Mientras los filósofos siguen discutiendo asuntos que el nacimiento de mi hijo ha dejado ya resueltos, son ahora las cuestiones de la vida práctica y cotidiana las que faltan por resolver. Algo que va más allá de la idea de que entre mi esposa y yo acabaremos de pagar la deuda que contrajimos para comprar una casa en la que cupiera nuestro cachorro cuando éste ya casi termine la licenciatura (suponiendo que decida seguir el camino de los títulos universitarios y no repita demasiados grados, en cuyo caso podríamos terminar antes que él). Esas ideas “trascendentes” incluyen la preocupación por el menú matinal, por ver los adelantos cotidianos en estatura y peso pero que no salgan todavía los dientes, la inquietud por la manera en que sus habilidades crecientes se convierten en peligros para él mismo: ¿se caerá cuando comience a girar, gatear, caminar, correr?, ¿se enfermará cuando comience a comer el polvo y la tierra que encuentre y recolecte en su camino?, ¿se golpeará?, ¿sufrirá?
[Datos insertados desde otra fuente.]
`src/rtl/core_seq_ctrl.sv`:
```
// Multi-cycle FETCH/DECODE/EXEC/MEM/WB sequencer for the RV32I core.
// Optional performance counters are enabled with `define SEQ_PERF_EN.

`ifndef MEM_NONE
`define MEM_NONE    4'd0
`define MEM_LOAD1   4'd1
`define MEM_LOAD2   4'd2
`define MEM_LOAD4   4'd3
`define MEM_LOADU1  4'd4
`define MEM_LOADU2  4'd5
`define MEM_STORE1  4'd6
`define MEM_STORE2  4'd7
`define MEM_STORE4  4'd8
`endif

module core_seq_ctrl #(
    parameter int MEM_TIMEOUT = 16
) (
    input  logic        clk,
    input  logic        rst_n,
    input  logic        start_i,
    output logic        imem_req_o,
    input  logic        imem_ready_i,
    output logic        ir_we_o,
    input  logic [3:0]  mem_ctrl_i,
    input  logic        reg_w_en_i,
    input  logic        csr_we_i,
    input  logic        ebreak_i,
    output logic        dmem_req_o,
    output logic        dmem_we_o,
    input  logic        dmem_ready_i,
    output logic        pc_we_o,
    output logic        rf_we_o,
    output logic        csr_we_o,
    output logic        halted_o,
    output logic        fault_o,
    output logic [2:0]  state_o
`ifdef SEQ_PERF_EN
    ,
    output logic [63:0] cycle_cnt_o,
    output logic [63:0] instret_o
`endif
);

    typedef enum logic [2:0] {
        ST_IDLE   = 3'd0,
        ST_FETCH  = 3'd1,
        ST_DECODE = 3'd2,
        ST_EXEC   = 3'd3,
        ST_MEM    = 3'd4,
        ST_WB     = 3'd5,
        ST_HALT   = 3'd6,
        ST_FAULT  = 3'd7
    } state_t;

    // A zero MEM_TIMEOUT still needs a 1-bit counter to keep the logic legal.
    localparam int CW = (MEM_TIMEOUT > 32'sd0) ? $clog2(MEM_TIMEOUT + 32'sd1) : 32'sd1;
    localparam bit TMO_EN = (MEM_TIMEOUT > 32'sd0);
    localparam logic [CW-1:0] LAST_C = CW'(MEM_TIMEOUT - 32'sd1);
    localparam logic [CW-1:0] ONE_C  = CW'(32'd1);

    state_t          state_r;
    state_t          state_nxt_s;
    logic [CW-1:0]   tmo_cnt_r;
    logic            tmo_hit_s;
    logic            is_store_s;

    assign tmo_hit_s  = TMO_EN && (tmo_cnt_r == LAST_C);
    assign is_store_s = (mem_ctrl_i == `MEM_STORE1) || (mem_ctrl_i == `MEM_STORE2) ||
                        (mem_ctrl_i == `MEM_STORE4);
    assign ir_we_o    = (state_r == ST_FETCH) && imem_ready_i;
    assign state_o    = state_r;

    // Next-state selection; a ready in the timeout cycle takes priority over the fault.
    always_comb begin
        state_nxt_s = state_r;
        case (state_r)
            ST_IDLE:   if (start_i) state_nxt_s = ST_FETCH; else state_nxt_s = ST_IDLE;
            ST_FETCH:  if (imem_ready_i) state_nxt_s = ST_DECODE; else state_nxt_s = ST_FETCH;
            ST_DECODE: if (ebreak_i) state_nxt_s = ST_HALT; else state_nxt_s = ST_EXEC;
            ST_EXEC:   if (mem_ctrl_i != `MEM_NONE) state_nxt_s = ST_MEM; else state_nxt_s = ST_WB;
            ST_MEM: begin
                if (dmem_ready_i)   state_nxt_s = ST_WB;
                else if (tmo_hit_s) state_nxt_s = ST_FAULT;
                else                state_nxt_s = ST_MEM;
            end
            ST_WB:     if (start_i) state_nxt_s = ST_FETCH; else state_nxt_s = ST_IDLE;
            ST_HALT:   state_nxt_s = ST_HALT;
            ST_FAULT:  state_nxt_s = ST_FAULT;
            default:   state_nxt_s = ST_IDLE;
        endcase
    end

    // State, MEM wait counter and Moore strobes registered from the next state.
    always_ff @(posedge clk or negedge rst_n) begin
        if (!rst_n) begin
            state_r    <= ST_IDLE;
            tmo_cnt_r  <= '0;
            imem_req_o <= 1'b0;
            dmem_req_o <= 1'b0;
            dmem_we_o  <= 1'b0;
            pc_we_o    <= 1'b0;
            rf_we_o    <= 1'b0;
            csr_we_o   <= 1'b0;
            halted_o   <= 1'b0;
            fault_o    <= 1'b0;
        end else begin
            state_r <= state_nxt_s;
            if ((state_r == ST_MEM) && !dmem_ready_i) begin
                tmo_cnt_r <= tmo_cnt_r + ONE_C;
            end else begin
                tmo_cnt_r <= '0;
            end
            imem_req_o <= (state_nxt_s == ST_FETCH);
            dmem_req_o <= (state_nxt_s == ST_MEM);
            dmem_we_o  <= (state_nxt_s == ST_MEM) && is_store_s;
            pc_we_o    <= (state_nxt_s == ST_WB);
            rf_we_o    <= (state_nxt_s == ST_WB) && reg_w_en_i;
            csr_we_o   <= (state_nxt_s == ST_WB) && csr_we_i;
            halted_o   <= (state_nxt_s == ST_HALT);
            fault_o    <= (state_nxt_s == ST_FAULT);
        end
    end

`ifdef SEQ_PERF_EN
    // Active-cycle and retired-instruction counters, free-running modulo 2^64.
    always_ff @(posedge clk or negedge rst_n) begin
        if (!rst_n) begin
            cycle_cnt_o <= 64'd0;
            instret_o   <= 64'd0;
        end else begin
            if ((state_r >= ST_FETCH) && (state_r <= ST_WB)) begin
                cycle_cnt_o <= cycle_cnt_o + 64'd1;
            end else begin
                cycle_cnt_o <= cycle_cnt_o;
            end
            if (state_r == ST_WB) begin
                instret_o <= instret_o + 64'd1;
            end else begin
                instret_o <= instret_o;
            end
        end
    end
`endif

endmodule

```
Por supuesto que la respuesta a todas esas angustias es siempre afirmativa, pero los padres y madres al menos en teoría intentamos que el grado de las caídas, enfermedades, golpes, sufrimientos, además de los raspones, fracasos, resbalones, no sea impedimento para llegar al próximo descalabro, con todos los pequeños éxitos que habrán de antecederle.
Y además están las otras preguntas que a los padres nos vinculan con los filósofos de otros lugares y momentos: ¿podré vivir hasta que llegue a la escuela primaria?, ¿podré conocer a mis propios nietos?, ¿será mi hijo tan lento como yo fui como para espetarme la injusticia que yo cometí con mis padres al no tener hijos cuando todavía estaban en su juventud?, ¿o será acaso tan egoísta que comience a producir descendencia antes de poderla alimentar, vestir, apreciar y angustiarse terriblemente por ella de modo que sean los abuelos los encargados de acabarse las uñas y el sudor del semblante?, ¿tendré la salud, la energía, el tiempo, las ideas y los ingresos como para hacer de este ser, el más hermoso y bueno del universo, una persona de bien?, ¿se convertirá en un premio Nóbel de alguna disciplina todavía por inventarse?
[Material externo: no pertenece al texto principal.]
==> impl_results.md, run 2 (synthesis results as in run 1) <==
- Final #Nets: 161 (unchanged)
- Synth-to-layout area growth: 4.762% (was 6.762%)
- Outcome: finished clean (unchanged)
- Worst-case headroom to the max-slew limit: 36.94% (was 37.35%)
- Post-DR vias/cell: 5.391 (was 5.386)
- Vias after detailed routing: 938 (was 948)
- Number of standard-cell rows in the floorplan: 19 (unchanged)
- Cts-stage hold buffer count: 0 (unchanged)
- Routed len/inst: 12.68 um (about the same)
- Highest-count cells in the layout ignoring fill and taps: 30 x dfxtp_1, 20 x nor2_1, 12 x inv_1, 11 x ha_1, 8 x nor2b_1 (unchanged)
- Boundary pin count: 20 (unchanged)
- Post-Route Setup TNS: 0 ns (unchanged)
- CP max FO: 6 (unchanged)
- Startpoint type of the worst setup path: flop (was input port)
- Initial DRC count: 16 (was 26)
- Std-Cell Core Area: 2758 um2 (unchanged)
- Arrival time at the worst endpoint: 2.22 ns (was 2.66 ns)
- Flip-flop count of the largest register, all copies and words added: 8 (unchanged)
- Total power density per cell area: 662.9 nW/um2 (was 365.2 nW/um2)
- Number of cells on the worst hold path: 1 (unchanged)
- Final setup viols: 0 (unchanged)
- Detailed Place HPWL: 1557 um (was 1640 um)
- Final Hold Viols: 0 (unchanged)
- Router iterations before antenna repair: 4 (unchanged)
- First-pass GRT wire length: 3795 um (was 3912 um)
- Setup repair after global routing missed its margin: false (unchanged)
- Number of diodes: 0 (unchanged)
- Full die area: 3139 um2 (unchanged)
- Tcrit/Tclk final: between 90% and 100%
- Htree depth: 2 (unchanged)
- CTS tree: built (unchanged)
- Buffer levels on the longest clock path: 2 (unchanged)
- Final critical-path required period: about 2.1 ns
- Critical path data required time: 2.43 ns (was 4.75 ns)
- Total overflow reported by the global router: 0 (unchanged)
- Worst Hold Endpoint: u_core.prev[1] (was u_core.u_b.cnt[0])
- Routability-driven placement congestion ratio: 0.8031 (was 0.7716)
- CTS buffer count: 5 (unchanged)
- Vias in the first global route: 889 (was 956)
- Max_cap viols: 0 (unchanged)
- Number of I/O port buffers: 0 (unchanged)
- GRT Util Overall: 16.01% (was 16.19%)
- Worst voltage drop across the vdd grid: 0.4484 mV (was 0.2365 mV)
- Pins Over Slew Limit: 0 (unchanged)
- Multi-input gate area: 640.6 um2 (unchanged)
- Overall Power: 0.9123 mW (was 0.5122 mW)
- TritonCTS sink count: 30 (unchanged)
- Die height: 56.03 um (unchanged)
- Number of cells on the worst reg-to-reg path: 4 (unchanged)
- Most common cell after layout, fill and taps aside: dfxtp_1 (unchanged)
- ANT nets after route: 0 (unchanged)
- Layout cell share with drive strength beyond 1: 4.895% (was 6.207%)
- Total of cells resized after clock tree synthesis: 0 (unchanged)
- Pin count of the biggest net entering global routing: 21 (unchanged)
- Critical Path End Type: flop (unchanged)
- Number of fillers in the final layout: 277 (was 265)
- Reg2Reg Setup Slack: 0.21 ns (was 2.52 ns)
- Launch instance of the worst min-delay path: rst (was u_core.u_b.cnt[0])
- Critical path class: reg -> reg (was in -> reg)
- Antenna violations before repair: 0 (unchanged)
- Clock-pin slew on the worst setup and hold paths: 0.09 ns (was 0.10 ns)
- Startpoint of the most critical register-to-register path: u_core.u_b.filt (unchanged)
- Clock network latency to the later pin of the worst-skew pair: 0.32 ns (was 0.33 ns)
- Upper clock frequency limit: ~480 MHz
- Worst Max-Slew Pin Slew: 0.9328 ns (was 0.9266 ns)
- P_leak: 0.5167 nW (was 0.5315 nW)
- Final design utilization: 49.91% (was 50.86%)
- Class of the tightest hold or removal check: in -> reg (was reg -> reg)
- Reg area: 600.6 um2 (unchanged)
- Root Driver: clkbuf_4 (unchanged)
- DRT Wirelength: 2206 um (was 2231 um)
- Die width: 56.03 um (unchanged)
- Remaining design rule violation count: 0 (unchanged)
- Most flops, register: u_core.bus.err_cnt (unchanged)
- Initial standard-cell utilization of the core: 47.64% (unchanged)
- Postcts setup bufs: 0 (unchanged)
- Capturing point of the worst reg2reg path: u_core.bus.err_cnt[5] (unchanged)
**src/rtl/get_pixel.sv**
```systemverilog
// Custom-instruction pixel read: bounds-checks (x, y), issues one frame-buffer read,
// and returns the pixel (or the fallback colour) with a one-cycle done pulse.
module get_pixel #(
    parameter int H_RES   = 640,
    parameter int V_RES   = 480,
    parameter int ADDR_W  = 19,
    parameter int TIMEOUT = 1023
) (
    input  logic              clk,
    input  logic              reset,
    input  logic              clk_en,
    input  logic              start,
    input  logic [31:0]       dataa,
    input  logic [31:0]       datab,
    output logic              done,
    output logic [31:0]       result,
    output logic [ADDR_W-1:0] addr,
    output logic              rd,
    input  logic              busy,
    input  logic [31:0]       rdata,
    input  logic              rdvalid
);

    localparam int CNT_W = (TIMEOUT < 1) ? 1 : $clog2(TIMEOUT + 1);

    typedef enum logic [1:0] {
        StIdle,
        StReq,
        StWaitData,
        StFinish
    } state_t;

    state_t            r_state;
    logic [15:0]       r_x;
    logic [15:0]       r_y;
    logic [31:0]       r_fallback;
    logic [31:0]       r_pdata;
    logic              r_pend;
    logic [CNT_W-1:0]  r_cnt;

    logic signed [31:0] w_xs;
    logic signed [31:0] w_ys;
    logic               w_in_range;
    logic [31:0]        w_lin;

    assign w_xs       = 32'($signed(dataa[15:0]));
    assign w_ys       = 32'($signed(dataa[31:16]));
    assign w_in_range = (w_xs >= 0) && (w_xs < H_RES) && (w_ys >= 0) && (w_ys < V_RES);
    // Latched coordinates are known non-negative once a request reaches StReq.
    assign w_lin      = 32'(r_y) * 32'(H_RES) + 32'(r_x);

    always_ff @(posedge clk or posedge reset) begin
        if (reset) begin
            r_state    <= StIdle;
            r_x        <= '0;
            r_y        <= '0;
            r_fallback <= '0;
            r_pdata    <= '0;
            r_pend     <= 1'b0;
            r_cnt      <= '0;
            done       <= 1'b0;
            rd         <= 1'b0;
            addr       <= '0;
            result     <= '0;
        end else begin
            rd   <= 1'b0;
            done <= 1'b0;

            // Read returns arrive on the arbiter's schedule, not the CPU's clock enable.
            if (r_state == StWaitData && rdvalid && !clk_en) begin
                r_pend  <= 1'b1;
                r_pdata <= rdata;
            end

            if (clk_en) begin
                case (r_state)
                    StIdle: begin
                        if (start) begin
                            r_x        <= dataa[15:0];
                            r_y        <= dataa[31:16];
                            r_fallback <= datab;
                            if (w_in_range) begin
                                r_state <= StReq;
                            end else begin
                                result  <= datab;
                                r_state <= StFinish;
                            end
                        end
                    end
                    StReq: begin
                        if (!busy) begin
                            addr    <= w_lin[ADDR_W-1:0];
                            rd      <= 1'b1;
                            r_cnt   <= '0;
                            r_pend  <= 1'b0;
                            r_state <= StWaitData;
                        end
                    end
                    StWaitData: begin
                        if (rdvalid) begin
                            result  <= rdata;
                            r_pend  <= 1'b0;
                            r_state <= StFinish;
                        end else if (r_pend) begin
                            result  <= r_pdata;
                            r_pend  <= 1'b0;
                            r_state <= StFinish;
                        end else if (r_cnt == CNT_W'(TIMEOUT)) begin
                            result  <= r_fallback;
                            r_state <= StFinish;
                        end else begin
                            r_cnt <= r_cnt + 1'b1;
                        end
                    end
                    StFinish: begin
                        done    <= 1'b1;
                        r_state <= StIdle;
                    end
                    default: r_state <= StIdle;
                endcase
            end
        end
    end

endmodule

```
He ahí el problema de al fin tener algo bueno: hay que pensarle mucho para encontrar las maneras de que ese ser también desee seguir en posesión nuestra sin renunciar a sus aspiraciones y derechos a la autonomía y para perfeccionar lo que ya con sólo verlo sabemos totalmente perfecto e irrepetible. A un grado que nos hace afirmar, con toda la razón y a la vez con todo el olvido de que también en otras latitudes y en otros afectos se genera ese mismo razonamiento, el gusto que nos da el habernos encontrado con el ser humano más perfecto que se haya concebido jamás.
Ha de ser por eso que, como dice mi amigo Alfonso, los padres insistimos en creer que los hijos son muy avispados sólo porque tiemblan cuando tienen frío, sudan cuando tienen calor, lloran cuando tienen hambre, duermen cuando tienen sueño. Qué inteligentes son que logran utilizar los mejores mecanismos, probados ya por millones de humanos, para comunicarse con las generaciones previas para entrenarnos en su supervivencia.